1/sigma_tau^2 = 1/sigma_1^2 + 1/sigma_2^2

because sigma_tau corresponds to the best estimator constraint from MLE method.

So, I thought a convenient linear combination of each eigen vectors P1 and P2 that could allow to achieve it would be under a new matrix P whose each column represents a new eigen global vector like this :

P = aP1 + bP2

I am working considering a and b as matrix 7x7, always with fsolve Matlab and fsolve Python. As you can guess, there are a lot of different solutions as function of the initial guess I provide for fsolve. I have not yet found a way to set the "correct" guess values for a and b:

1.Initially, I took : x0 = 0.5*ones(2*7*7,1) but I got constraints too really small (too optimistic).

Looking as a weighted sum with the formula : P = aP1 + bP2

So these initial guess values have to be chosen more accurately.

By considering a and b as matrices, my goal is to find a common basis P such that P = aP1 + bP2 and that the product P^-1 F P = D eq(1) with D a "new" diagonal matrices in which I could respect the MLE (Maximum Likelihood Estimator by taking the second derivative of $log(L) = 0$ see (eq 1))

There too, we could simply think that : Var(aP1 + bP2) = a^2 Var(P1) + b^2 Var(P2) + 2ab Covar(P1,P2) = a^2 Var(P1) + b^2 Var(P2) (eq 2) if P1 and P2 are not correlated. But you agree this relation is only valid for 2 random variables P1 and P2, and not for matrices as I want to consider it here.

So, I would like to find the equivalent of this equation (eq 2) that could define an equation potentially solved by Matlab fsolve.

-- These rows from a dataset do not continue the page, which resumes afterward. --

This design comes from an exercise in tuning for small area on the open sky130 flow, not from production work.
RTL that was checked went through simulation tests only; none was proved equivalent to the original.
The RTL of runs 2 to 5 was laid out without a check of its function.
Power is estimated from default activity; no workload was simulated.

==> flow/design.v, too long to show whole: its modules and the start of the top module <==
// module alu_32: 1169 lines
// module alu_fa: 4 lines
// module alu_ha: 4 lines
// module alu_xor: 3 lines
// module alu_big: 3 lines
// module alu_dec: 6 lines
// module alu_gp: 4 lines
// module alu_g: 3 lines
// module alu_ppa: 275 lines
module alu_32(
    input clk, rst,
    input [31:0] a_in, b_in,
    input [3:0] select,
    output reg [31:0] y_out,
    output reg flag, carry_bit);
  // ...
==> flow/flow/run.sh <==
#!/bin/bash
# Layout flow: the standard ORFS flow (standard.sh, unchanged synthesis),
# with the port buffers made of the smallest buffer cell instead of the
# default delay buffer, and power/area recovery on paths with positive slack
# after global routing. Each tool's output goes to a log in this folder.
set -euo pipefail
export BUFFER_PORTS_ARGS="-buffer_cell sky130_fd_sc_hd__buf_1"
export RECOVER_POWER=100
bash standard.sh > standard.log 2>&1
==> flow/standard.sh <==
#!/bin/bash
# synth_recipe.tcl (not shown) runs the flow's synth.tcl, then flattens the netlist and writes it again
# the make line also repeats each setting of config.mk as NAME=value (left out here)
make -C /OpenROAD-flow-scripts/flow DESIGN_CONFIG=/design/flow/config.mk WORK_HOME=/design/flow/orfs CLKGATE_MAP_FILE= SYNTH_SCRIPT=/design/flow/synth_recipe.tcl "${@:-finish}"
==> flow/config.mk <==
export PLATFORM = sky130hd
export DESIGN_NAME = alu_32
export DESIGN_NICKNAME = alu_32
export VERILOG_FILES = /design/flow/design.v
export SDC_FILE = /design/flow/constraint.sdc
export NUM_CORES = 4
export LEC_CHECK = 0
export CAP_MARGIN = 20
export CORE_MARGIN = 2
export CORE_UTILIZATION = 40
export SLEW_MARGIN = 20
export SYNTH_HIERARCHICAL = 1
==> flow/constraint.sdc <==
create_clock -name core_clock -period 10.0 [get_ports {clk}]
set_input_delay 2.0000 -clock core_clock [delete_from_list [all_inputs] [get_ports {clk}]]
set_output_delay 2.0000 -clock core_clock [all_outputs]
set_load 0.01 [all_outputs]
==> notes.md, run 1 <==
Status:
- The run finished with no timing, DRC or antenna violations.

Layout:
- The number of flip-flops under the largest register name is 32.
- Counting flops per register, the top entry is y_out.
- For this run, the number of standard cells in the final layout without fillers is 2138.

Clock network:
- Clock latency on the worst-skew pair, taken at its later pin, is between 200 and 300 ps.
- TritonCTS built the clock tree.
- In this run, CTS created clock tree buffers numbering 5.

Global route:
- The first global-routing pass estimated 86400 µm of wire.
- In the global route stage, met1 resource usage came out at 0.412.

Critical path:
- The critical path is of the in2reg type.
- In this run the worst path has a maximum fanout of 10.
- The number of cells traversed by the worst register-to-register path is 2.
- The most critical setup path has its startpoint at select[0].

Logic synthesis:
- Of the total synthesized cell area, the portion taken by full adders, half adders and majority gates is 0.317.
- Of the synthesized area, sequential elements account for 0.0456.
- The library cell with the highest instance count after synthesis is sky130_fd_sc_hd__xnor2_1.
- The commonest cells after synthesis are sky130_fd_sc_hd__xnor2_1 (289), sky130_fd_sc_hd__a22oi_1 (259), sky130_fd_sc_hd__fa_1 (197).

STA:
- Dividing the final minimum period by the clock period gives 0.970.
- The count of endpoints failing setup in the final report is 0.

Floorplan:
- The floorplan step set the die height to a little under 200 µm.

Place:
- In this run the tool buffered the top-level ports with 103 buffer cells.
- The final estimated routing congestion in global placement is 0.936.

Power and ir drop:
- The total power divided by cell area is 100 mW/mm².

Worst hold path:
- The startpoint identified for the worst hold timing path is carry_bit.

Route:
- The number of routed nets with antenna violations is 0.
Context: an optimization exercise on an open-source flow, tuned for small area. The choices shown serve that exercise and are no tape-out recipe. RTL that was checked went through simulation tests only; none was proved equivalent to the original. The flow treats the clock pin as an ideal source. Dropping or thinning the clock tree relies on that and would not hold on a real chip. Power and IR drop assume default switching activity.

==> flow/design.v (excerpt) <==
module ExceptionHandler (
    input  wire        clk,
    input  wire        rst,
    input  wire        exception,
    input  wire        mret,
    input  wire [31:0] mcause_in,
    input  wire [31:0] pc_actual,
    input  wire        csr_op_valid,
    input  wire [2:0]  csr_op_type,       
    input  wire [11:0] csr_op_addr,
    input  wire [31:0] csr_op_wdata,
    output wire [31:0] csr_op_rdata,
    output wire        csr_op_done,
    output wire [31:0] mtvec_vect_out,
    output wire [31:0] mepc_out,
    output wire        exception_handling_flag
);
export LEC_CHECK = 0
export ABC_AREA = 1
export CAP_MARGIN = 20
export CORE_MARGIN = 2
export CORE_UTILIZATION = 40
export SLEW_MARGIN = 20
create_clock -name core_clock -period 10.0 [get_ports {clk}]
standard.sh (not shown) runs the stock make flow with config.mk's settings and CLKGATE_MAP_FILE= SYNTH_SCRIPT=/design/flow/synth_recipe.tcl, a recipe that flattens the netlist after the stock synthesis.
==> flow/flow/run.sh <==
#!/bin/bash
# Own layout flow: the standard ORFS flow with three changes:
#  - synthesis is the standard flow's own script (synth_recipe.tcl) with a different ABC
#    script for the combinational logic (area.abc), run with several seeds,
#    keeping the smallest mapping (synth.tcl); registers are untouched;
#  - port buffers use the smallest buffer cell;
#  - a two-level clock tree of its own (cts.tcl, in place of TritonCTS).
# Each tool's output goes to a log in the work folder.
set -euo pipefail
W=$PWD
F=$W/flow
export MY_ABC_SCRIPT=$F/area.abc
export MY_ABC_SEEDS="1 2 3 4 5 6 7 8 9 10 11 12 13 14 15 16 17 18 19 20 21 22 23 24 25 26 27 28 29 30 31 32"
export MY_CTS_LEAF_BUF=sky130_fd_sc_hd__clkbuf_8 MY_CTS_ROOT_BUF=sky130_fd_sc_hd__clkbuf_16
export MY_CTS_CLOCK_PORT=clk MY_CTS_FANOUT=16
RES=$W/orfs/results/sky130hd/ExceptionHandler/base
MK=(make -C "$FLOW_HOME" DESIGN_CONFIG="$W/config.mk" WORK_HOME="$W/orfs" CLKGATE_MAP_FILE=
    SYNTH_SCRIPT="$F/synth.tcl")

"${MK[@]}" synth > "$W/flow_synth.log" 2>&1

"${MK[@]}" "BUFFER_PORTS_ARGS=-buffer_cell sky130_fd_sc_hd__buf_1" \
    "PRE_CTS_TCL=$F/cts.tcl" finish > "$W/flow_layout.log" 2>&1

: # left out here: write the final layout as DEF
==> flow/flow/cts.tcl <==
# Sourced by ORFS's CTS step (PRE_CTS_TCL): replaces clock_tree_synthesis with
# a two-level clock tree.  The flip-flops are split by recursive bisection of
# their positions into clusters of at most MY_CTS_FANOUT; each cluster gets a
# leaf buffer at its centre, and one root buffer, fed by the clock port,
# drives the leaf buffers.  All leaves see the same number of buffers and
# about the same load, so the tree is balanced.
proc my_cts_split {items parts} {
  # items: list of {iterm x y}; returns parts clusters of near-equal size,
  # cut across the longer side of the region, recursively
  if {$parts <= 1} { return [list $items] }
  set xs [lmap it $items {lindex $it 1}]
  set ys [lmap it $items {lindex $it 2}]
  set dx [expr {[tcl::mathfunc::max {*}$xs] - [tcl::mathfunc::min {*}$xs]}]
  set dy [expr {[tcl::mathfunc::max {*}$ys] - [tcl::mathfunc::min {*}$ys]}]
  set k [expr {$dx >= $dy ? 1 : 2}]
  set sorted [lsort -integer -index $k $items]
  set lo [expr {$parts / 2}]
  set cut [expr {int(round([llength $sorted] * double($lo) / $parts))}]
  return [concat [my_cts_split [lrange $sorted 0 [expr {$cut - 1}]] $lo] \
                 [my_cts_split [lrange $sorted $cut end] [expr {$parts - $lo}]]]
}

proc clock_tree_synthesis {args} {
  set block [ord::get_db_block]
  set db [ord::get_db]
  set leaf_master [$db findMaster $::env(MY_CTS_LEAF_BUF)]
  set root_master [$db findMaster $::env(MY_CTS_ROOT_BUF)]
  set clk_net [[$block findBTerm $::env(MY_CTS_CLOCK_PORT)] getNet]
  set items {}
  foreach it [$clk_net getITerms] {
    set bb [[$it getInst] getBBox]
    lappend items [list $it [expr {([$bb xMin] + [$bb xMax]) / 2}] [expr {([$bb yMin] + [$bb yMax]) / 2}]]
  }
  set parts [expr {int(ceil([llength $items] / double($::env(MY_CTS_FANOUT))))}]
  set clusters [my_cts_split $items $parts]
  set root_net [odb::dbNet_create $block clknet_root]
  $root_net setSigType CLOCK
  set sx 0; set sy 0; set n 0
  set k 0
  foreach cl $clusters {
    set cx 0; set cy 0
    foreach it $cl { set cx [expr {$cx + [lindex $it 1]}]; set cy [expr {$cy + [lindex $it 2]}] }
    set cx [expr {$cx / [llength $cl]}]; set cy [expr {$cy / [llength $cl]}]
    set net [odb::dbNet_create $block clknet_leaf_$k]
    $net setSigType CLOCK
    set buf [odb::dbInst_create $block $leaf_master clkbuf_leaf_$k]
    $buf setLocation $cx $cy
    $buf setPlacementStatus PLACED
    foreach it $cl {
      set iterm [lindex $it 0]
      $iterm disconnect
      $iterm connect $net
    }
    [$buf findITerm X] connect $net
    [$buf findITerm A] connect $root_net
    puts "clock tree: leaf $k, [llength $cl] flip-flops"
    set sx [expr {$sx + $cx}]; set sy [expr {$sy + $cy}]; incr n
    incr k
  }
  set root [odb::dbInst_create $block $root_master clkbuf_root]
  $root setLocation [expr {$sx / $n}] [expr {$sy / $n}]
  $root setPlacementStatus PLACED
  [$root findITerm A] connect $clk_net
  [$root findITerm X] connect $root_net
  puts "clock tree: 1 root buffer, $n leaf buffers"
  set_propagated_clock [all_clocks]
}
Other scripts of this flow, unchanged in this note and not shown: flow/flow/area.abc, flow/flow/synth.tcl
Change:
--- a/flow/flow/run.sh
+++ b/flow/flow/run.sh
@@ -13 +13 @@
-export MY_ABC_SEEDS="1 2 3 4 5 6 7 8 9 10 11 12 13 14 15 16 17 18 19 20 21 22 23 24 25 26 27 28 29 30 31 32"
+export MY_ABC_SEEDS="1 2 3 4 5 6 7 8 9 10 11 12 13 14 15 16 17 18 19 20"
After rerunning:
- wire length went up by 1.3%
- synthesized cell count increases by 1.8%
- setup slack degrades by 0.28 ns
- fmax came out lower by 2.9%
- first-iteration DRC count drops by 0.88%
- utilization shrinks by 0.11 points
- sequential share of layout area stays flat
- cell area stays flat
- critical path depth climbs by 1
- global-route usage went up by 0.49 points
- via count is higher by 2.1%
What follows belongs to an exercise in optimizing a design on an open flow for small area and a short achievable clock period; a production flow would make more cautious choices. Where RTL was checked, it was by simulation tests only, not by an equivalence proof against the original. Power figures rest on the tool's default switching activity, not on a simulated workload.

==> flow/design.v (excerpt) <==
module nconv_top
#( parameter
        LANES = 4,
        DEQ_CUT = 6'b101110,
        Q_CUT = 5'b01010
) (
    input wire clk, rstn,
    input wire activate,
    input wire [4:0] bitwidth,
    input wire [15:0] scale_fp,
    input wire [15:0] inv_scale_fp,
    input wire deq_in_valid,
    input wire [(LANES*16)-1:0] deq_in_data,
    output wire deq_out_valid,
    output wire [(LANES*16)-1:0] deq_out_data,
    input wire q_in_valid,
    input wire [(LANES*16)-1:0] q_in_data,
    output wire q_out_valid,
    output wire [(LANES*16)-1:0] q_out_data
);
    localparam integer ND = 0 + DEQ_CUT[0] + DEQ_CUT[1] + DEQ_CUT[2] + DEQ_CUT[3] + DEQ_CUT[4] + DEQ_CUT[5];
    localparam integer NQ = 0 + Q_CUT[0] + Q_CUT[1] + Q_CUT[2] + Q_CUT[3] + Q_CUT[4];
    reg rstn_intern;
    wire start = rstn & activate & ~rstn_intern;
    always @(posedge clk) rstn_intern <= rstn & activate;
    reg [4:0] bw;
    reg deq_sign, deq_zero;
    reg [6:0] deq_man;
    reg [7:0] deq_exp15;
    reg q_sign, q_zero, q_man_zero;
    reg [6:0] q_man;
    reg [7:0] q_exp3;
    always @(posedge clk) begin
        if (start) begin
            bw <= bitwidth;
            deq_sign <= scale_fp[15];
            deq_zero <= scale_fp[14:7] == 8'd0;
            deq_man <= scale_fp[6:0];
            deq_exp15 <= scale_fp[14:7] + 8'd15;
  ...
==> flow/config.mk <==
export PLATFORM = sky130hd
export DESIGN_NAME = nconv_top
export DESIGN_NICKNAME = nconv_top
export VERILOG_FILES = /design/flow/design.v
export SDC_FILE = /design/flow/constraint.sdc
export NUM_CORES = 4
export LEC_CHECK = 0
export ABC_CLOCK_PERIOD_IN_PS = 4000
export CAP_MARGIN = 0
export CORE_MARGIN = 2
export CORE_UTILIZATION = 60
export PLACE_DENSITY = 0.75
export SETUP_SLACK_MARGIN = 2.35
export SLEW_MARGIN = 0
export BUFFER_PORTS_ARGS = -buffer_cell sky130_fd_sc_hd__buf_1
==> flow/constraint.sdc <==
create_clock -name core_clock -period 6.5 [get_ports {clk}]
set_input_delay 1.3000 -clock core_clock [delete_from_list [all_inputs] [get_ports {clk}]]
set_output_delay 1.3000 -clock core_clock [all_outputs]
set_load 0.01 [all_outputs]
standard.sh (not shown) runs the stock make flow with config.mk's settings and CLKGATE_MAP_FILE= SYNTH_SCRIPT=/design/flow/synth_recipe.tcl, a recipe that flattens the netlist after the stock synthesis.
==> flow/flow/run.sh <==
#!/bin/bash
# The standard layout, with every input and output port buffered by the
# smallest buffer (buf_1) instead of the one buffer_ports picks by itself.
set -euo pipefail
echo 'export BUFFER_PORTS_ARGS = -buffer_cell sky130_fd_sc_hd__buf_1' >> config.mk
bash standard.sh > standard.log 2>&1
Next try:
- ABC_CLOCK_PERIOD_IN_PS: 4000 -> 3700
- SETUP_SLACK_MARGIN: 2.35 -> 2.8
=> The new run finished with timing, DRC and antenna clean; power goes up by a few percent; worst setup slack gets better by 65 ps; cell area goes up by a few percent.

========
rev 12:
nconv_top, a different RTL version from the one above (not shown whole).
For scale: ~5300 cells after synthesis, about 620 flip-flops, roughly 300 I/O pins, ~0.049 mm2 of cells after synthesis.
clock: 6.5 ns
lec_check: 0
abc_clock_period_in_ps: 4000
cap_margin: 0
core_margin: 2
core_utilization: 60
place_density: 0.75
setup_slack_margin: 2.5
slew_margin: 0
buffer_ports_args: -buffer_cell sky130_fd_sc_hd__buf_1
Scripts as last shown in full above: flow/flow/run.sh
--- input diff rev 12..rev 13 ---
==> flow/run.sh (new file) <==
#!/bin/bash
# synth_recipe.tcl (not shown) runs the flow's synth.tcl, then flattens the netlist and writes it again
# the make line also repeats each setting of config.mk as NAME=value (left out here)
make -C /OpenROAD-flow-scripts/flow DESIGN_CONFIG=/design/flow/config.mk WORK_HOME=/design/flow/orfs CLKGATE_MAP_FILE= SYNTH_SCRIPT=/design/flow/synth_recipe.tcl finish
--- a/flow/config.mk
+++ b/flow/config.mk
@@ -14,2 +14 @@
 export SLEW_MARGIN = 0
-export BUFFER_PORTS_ARGS = -buffer_cell sky130_fd_sc_hd__buf_1
removed: flow/flow/run.sh
removed: flow/standard.sh
Notes after the runs:
- Register area delta (rev 12 -> rev 13): insignificant
- Rev 12 vs rev 13, capture point of the worst path: deq_out_data[46] vs deq_out_data[13]
- Area taken by multi-input logic gates (higher): rev 13
- NOTE: post-placement cell area in rev 13 exceeds that of rev 12
- Looking only at maximum clock frequency, and setting everything else aside, the lower value of rev 13 and rev 12 goes to rev 13.
- STATUS cell area: rev 13 loses against rev 12
No functional check of the RTL was part of any run of this note.

-- static timing again, ports no longer ideal --
No port has a modelled driver above. Below, the same layouts with a new extraction and two added sets of constraints.
Step 1: set_driving_cell puts a clkbuf_16 on clk and a buf_2 on each other input, an assumption about the parent block.
Step 2 also shifts input and output timing later by t, the mid clock arrival at the registers, as if the neighbouring blocks saw the same clock.
Three values: ideal ports, drivers, drivers and shift; two values: the first two.
run | shift t [ns] | setup slack, ns | worst setup path after step 2 | clock arrival spread, ns
the first run of note 1 | 0.694 | 2.441 / 2.374 / 1.909 | input to register | 0.020 / 0.021
the second run of note 1 | 0.679 | 2.505 / 2.437 / 2.301 | input to register | 0.023 / 0.023
rev 12 | 0.689 | 2.043 / 1.973 / 2.038 | input to register | 0.030 / 0.030
rev 13 | 0.688 | 2.022 / 1.951 / 1.926 | input to register | 0.037 / 0.037
After both steps setup and hold are still met in every run listed. For the first run of note 1, which loses most, drivers alone change the setup slack by -0.067 ns; drivers and shift together by -0.532 ns.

Here the different attempts I did and tried at each time to use fsolve with them :

  • D = (a*a)*D1 + (b*b)*D2; : that converges very quickly with a guess equal to x0 = ones(2*7*7,1); ; this formulation gives encouraging results (at least from a physical point of view) but is it correct from a mathematical point of view ? My initial motivation for this expression is like for random variables (and not necessarily right for matrices) : Var(aD1 + bD2) = a^2 Var(D1) + b^2 Var(D2) with D1and D2 uncorrelated

Ideally, maybe I am wrong, we should be able to write :

P^(-1) F1 P + P^(-1) F2 P = P^(-1) F P = D' (eq 3)

as a looking like with D1 + D2 = D (eq 4) even if (eq 3) is not equal to (eq 4). In this (eq 3), I am looking for an expression of D' as a function of unknown a and b and surely D1 and D2.

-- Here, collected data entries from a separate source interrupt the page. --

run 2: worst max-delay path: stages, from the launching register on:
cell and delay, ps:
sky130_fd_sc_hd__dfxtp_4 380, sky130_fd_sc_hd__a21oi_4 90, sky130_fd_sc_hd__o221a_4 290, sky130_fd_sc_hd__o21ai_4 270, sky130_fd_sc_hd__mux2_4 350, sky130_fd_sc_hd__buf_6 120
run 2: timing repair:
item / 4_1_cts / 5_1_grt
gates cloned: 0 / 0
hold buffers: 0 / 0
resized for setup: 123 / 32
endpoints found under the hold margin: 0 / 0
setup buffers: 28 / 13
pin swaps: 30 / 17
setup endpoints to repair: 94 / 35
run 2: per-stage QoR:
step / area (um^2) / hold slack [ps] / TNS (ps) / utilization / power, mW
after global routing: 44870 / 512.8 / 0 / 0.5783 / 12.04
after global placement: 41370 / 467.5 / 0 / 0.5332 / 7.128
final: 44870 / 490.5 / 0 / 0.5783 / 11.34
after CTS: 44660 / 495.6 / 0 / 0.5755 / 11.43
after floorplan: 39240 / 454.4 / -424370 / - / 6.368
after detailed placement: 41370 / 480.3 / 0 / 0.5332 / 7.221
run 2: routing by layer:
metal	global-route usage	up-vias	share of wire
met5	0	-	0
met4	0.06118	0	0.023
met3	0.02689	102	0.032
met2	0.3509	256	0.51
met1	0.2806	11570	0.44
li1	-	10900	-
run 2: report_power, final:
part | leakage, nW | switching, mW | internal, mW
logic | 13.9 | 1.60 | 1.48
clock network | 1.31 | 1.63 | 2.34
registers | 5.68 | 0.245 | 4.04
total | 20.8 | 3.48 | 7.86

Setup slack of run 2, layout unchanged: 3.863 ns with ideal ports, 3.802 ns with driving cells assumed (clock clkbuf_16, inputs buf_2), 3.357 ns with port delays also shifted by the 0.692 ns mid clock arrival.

I am keeping to find this equation because if I can express a matricial equation involving P1, P2, D1, D2, F1 and F2 and from which I could build the wanted passing matrix P by finding the matrix a and b, then I could find the final Fisher matrix representing the combination of the 2 first initial Fisher matrices F1 and F2 with :

F = P D P^(-1) (eq 5)

I would qualify this Fisher matrix of "cross-correlated Fisher Matrix". After, a simple inversion of it gives the constraints on each random variables.

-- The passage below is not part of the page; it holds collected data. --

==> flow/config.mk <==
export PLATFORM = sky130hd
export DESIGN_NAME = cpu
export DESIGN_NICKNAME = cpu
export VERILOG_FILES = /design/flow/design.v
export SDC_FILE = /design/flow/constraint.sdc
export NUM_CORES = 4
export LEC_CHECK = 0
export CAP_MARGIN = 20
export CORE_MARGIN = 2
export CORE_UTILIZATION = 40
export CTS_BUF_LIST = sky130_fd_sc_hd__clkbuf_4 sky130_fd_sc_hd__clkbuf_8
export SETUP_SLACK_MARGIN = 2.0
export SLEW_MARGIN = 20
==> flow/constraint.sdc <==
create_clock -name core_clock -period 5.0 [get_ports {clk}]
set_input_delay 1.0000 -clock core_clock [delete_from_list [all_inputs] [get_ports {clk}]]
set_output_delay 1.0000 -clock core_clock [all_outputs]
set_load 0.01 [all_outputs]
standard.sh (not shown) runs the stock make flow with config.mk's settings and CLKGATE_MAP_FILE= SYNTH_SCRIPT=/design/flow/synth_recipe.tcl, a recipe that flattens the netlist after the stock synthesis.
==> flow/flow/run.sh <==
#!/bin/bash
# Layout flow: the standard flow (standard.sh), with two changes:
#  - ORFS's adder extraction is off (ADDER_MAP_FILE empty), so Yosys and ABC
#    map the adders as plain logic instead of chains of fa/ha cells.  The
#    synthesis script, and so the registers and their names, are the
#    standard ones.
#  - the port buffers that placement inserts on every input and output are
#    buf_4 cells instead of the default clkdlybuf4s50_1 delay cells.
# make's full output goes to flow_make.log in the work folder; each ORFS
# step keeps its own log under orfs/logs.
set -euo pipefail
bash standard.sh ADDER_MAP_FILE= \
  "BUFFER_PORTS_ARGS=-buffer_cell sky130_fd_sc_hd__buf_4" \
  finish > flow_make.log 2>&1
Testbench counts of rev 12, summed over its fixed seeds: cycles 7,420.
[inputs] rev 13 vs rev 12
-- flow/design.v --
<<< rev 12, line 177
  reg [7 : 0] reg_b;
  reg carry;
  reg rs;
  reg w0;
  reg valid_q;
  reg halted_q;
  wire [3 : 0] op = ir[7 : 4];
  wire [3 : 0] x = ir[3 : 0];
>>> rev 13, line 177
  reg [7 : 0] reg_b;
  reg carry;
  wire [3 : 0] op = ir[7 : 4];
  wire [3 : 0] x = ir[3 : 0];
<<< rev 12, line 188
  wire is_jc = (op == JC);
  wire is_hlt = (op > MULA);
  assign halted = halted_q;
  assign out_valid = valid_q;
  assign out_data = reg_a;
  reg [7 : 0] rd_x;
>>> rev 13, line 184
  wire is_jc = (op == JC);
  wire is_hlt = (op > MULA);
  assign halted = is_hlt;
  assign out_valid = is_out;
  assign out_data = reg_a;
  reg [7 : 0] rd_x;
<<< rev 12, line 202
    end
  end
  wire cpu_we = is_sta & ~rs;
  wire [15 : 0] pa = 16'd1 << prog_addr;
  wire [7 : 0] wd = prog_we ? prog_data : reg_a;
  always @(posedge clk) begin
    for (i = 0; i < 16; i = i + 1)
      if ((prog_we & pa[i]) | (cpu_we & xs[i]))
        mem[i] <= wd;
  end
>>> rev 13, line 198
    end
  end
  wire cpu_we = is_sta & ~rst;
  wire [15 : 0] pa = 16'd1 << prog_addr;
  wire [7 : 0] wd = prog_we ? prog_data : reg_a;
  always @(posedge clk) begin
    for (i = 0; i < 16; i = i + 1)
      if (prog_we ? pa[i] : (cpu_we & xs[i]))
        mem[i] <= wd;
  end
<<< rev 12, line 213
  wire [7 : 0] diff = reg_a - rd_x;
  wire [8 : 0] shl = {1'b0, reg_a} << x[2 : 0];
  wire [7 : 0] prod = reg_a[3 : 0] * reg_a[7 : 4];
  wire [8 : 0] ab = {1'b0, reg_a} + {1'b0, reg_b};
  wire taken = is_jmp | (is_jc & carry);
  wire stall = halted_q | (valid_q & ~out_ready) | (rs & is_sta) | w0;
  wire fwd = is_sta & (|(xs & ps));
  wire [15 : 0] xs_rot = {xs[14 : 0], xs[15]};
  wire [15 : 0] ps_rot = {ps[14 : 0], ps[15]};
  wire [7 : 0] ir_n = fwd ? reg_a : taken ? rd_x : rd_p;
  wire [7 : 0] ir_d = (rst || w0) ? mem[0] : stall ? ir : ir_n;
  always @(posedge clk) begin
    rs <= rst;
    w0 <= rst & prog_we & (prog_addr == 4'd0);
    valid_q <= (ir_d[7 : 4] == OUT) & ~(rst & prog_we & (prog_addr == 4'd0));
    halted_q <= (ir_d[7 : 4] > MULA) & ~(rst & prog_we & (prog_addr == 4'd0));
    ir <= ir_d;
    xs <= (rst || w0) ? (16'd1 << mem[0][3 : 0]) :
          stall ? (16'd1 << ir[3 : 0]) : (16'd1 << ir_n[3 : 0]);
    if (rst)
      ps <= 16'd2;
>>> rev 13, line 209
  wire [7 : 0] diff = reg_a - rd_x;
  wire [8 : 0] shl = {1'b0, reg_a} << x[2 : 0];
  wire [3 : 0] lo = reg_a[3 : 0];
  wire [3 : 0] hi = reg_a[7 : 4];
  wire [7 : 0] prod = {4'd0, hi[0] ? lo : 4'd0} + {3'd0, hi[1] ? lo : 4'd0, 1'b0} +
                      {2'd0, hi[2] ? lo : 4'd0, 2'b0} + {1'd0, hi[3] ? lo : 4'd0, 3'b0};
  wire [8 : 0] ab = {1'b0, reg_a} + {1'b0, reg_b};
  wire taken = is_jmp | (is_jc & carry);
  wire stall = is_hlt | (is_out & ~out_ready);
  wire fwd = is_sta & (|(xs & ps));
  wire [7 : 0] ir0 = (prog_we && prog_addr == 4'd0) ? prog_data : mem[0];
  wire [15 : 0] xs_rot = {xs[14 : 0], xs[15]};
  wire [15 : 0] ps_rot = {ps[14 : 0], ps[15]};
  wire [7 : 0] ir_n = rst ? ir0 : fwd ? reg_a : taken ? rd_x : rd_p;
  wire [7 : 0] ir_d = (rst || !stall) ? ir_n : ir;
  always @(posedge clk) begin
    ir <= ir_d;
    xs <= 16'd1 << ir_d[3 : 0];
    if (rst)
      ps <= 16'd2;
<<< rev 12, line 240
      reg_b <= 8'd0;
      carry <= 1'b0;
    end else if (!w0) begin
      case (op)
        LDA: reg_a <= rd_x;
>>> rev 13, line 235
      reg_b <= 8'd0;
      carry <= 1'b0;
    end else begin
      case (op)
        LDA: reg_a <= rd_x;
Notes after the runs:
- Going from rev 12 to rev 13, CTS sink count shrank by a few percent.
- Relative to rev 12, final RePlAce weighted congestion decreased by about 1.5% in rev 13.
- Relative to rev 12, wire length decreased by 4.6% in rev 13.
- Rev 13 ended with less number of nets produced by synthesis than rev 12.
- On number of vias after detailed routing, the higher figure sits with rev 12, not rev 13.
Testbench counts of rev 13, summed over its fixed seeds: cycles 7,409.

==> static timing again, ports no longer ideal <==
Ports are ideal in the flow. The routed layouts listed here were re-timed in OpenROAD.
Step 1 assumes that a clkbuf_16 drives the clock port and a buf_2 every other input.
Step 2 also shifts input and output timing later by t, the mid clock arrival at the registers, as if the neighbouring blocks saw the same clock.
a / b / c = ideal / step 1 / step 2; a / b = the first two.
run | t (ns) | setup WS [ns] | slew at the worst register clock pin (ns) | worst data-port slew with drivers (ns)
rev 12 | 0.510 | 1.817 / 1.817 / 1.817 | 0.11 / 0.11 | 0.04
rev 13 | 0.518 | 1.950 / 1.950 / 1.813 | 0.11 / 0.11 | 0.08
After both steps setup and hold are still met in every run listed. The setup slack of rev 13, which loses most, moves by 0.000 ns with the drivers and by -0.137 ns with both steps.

  1. For the definition of D matrix, I did :

    D = np.dot(np.identity(7)*np.diag(a)**2,D1) + np.dot(np.identity(7)*np.diag(b)**2,D2)

That is, I have only take the diagonal elements of a and b matrices : I recall, I have defined : P = a P1 + b P2.

  1. In Python's fsolve I tried with the following guess for [a,b], i.e a flatten array [7*7*2]= 98 which is a vector containing 98 elements, first 49 elements of eigen vector P1 and secondly the 49 elements eigen vector from matrix P2.

    x0 = [eigenv_sp.ravel(), eigenv_xc.ravel()] x = fsolve(f, x0)

    I get more physical acceptable constraints (compared to x0 = 0.5*ones(2*7*7,1) case) but the contours of joint distribution are not good.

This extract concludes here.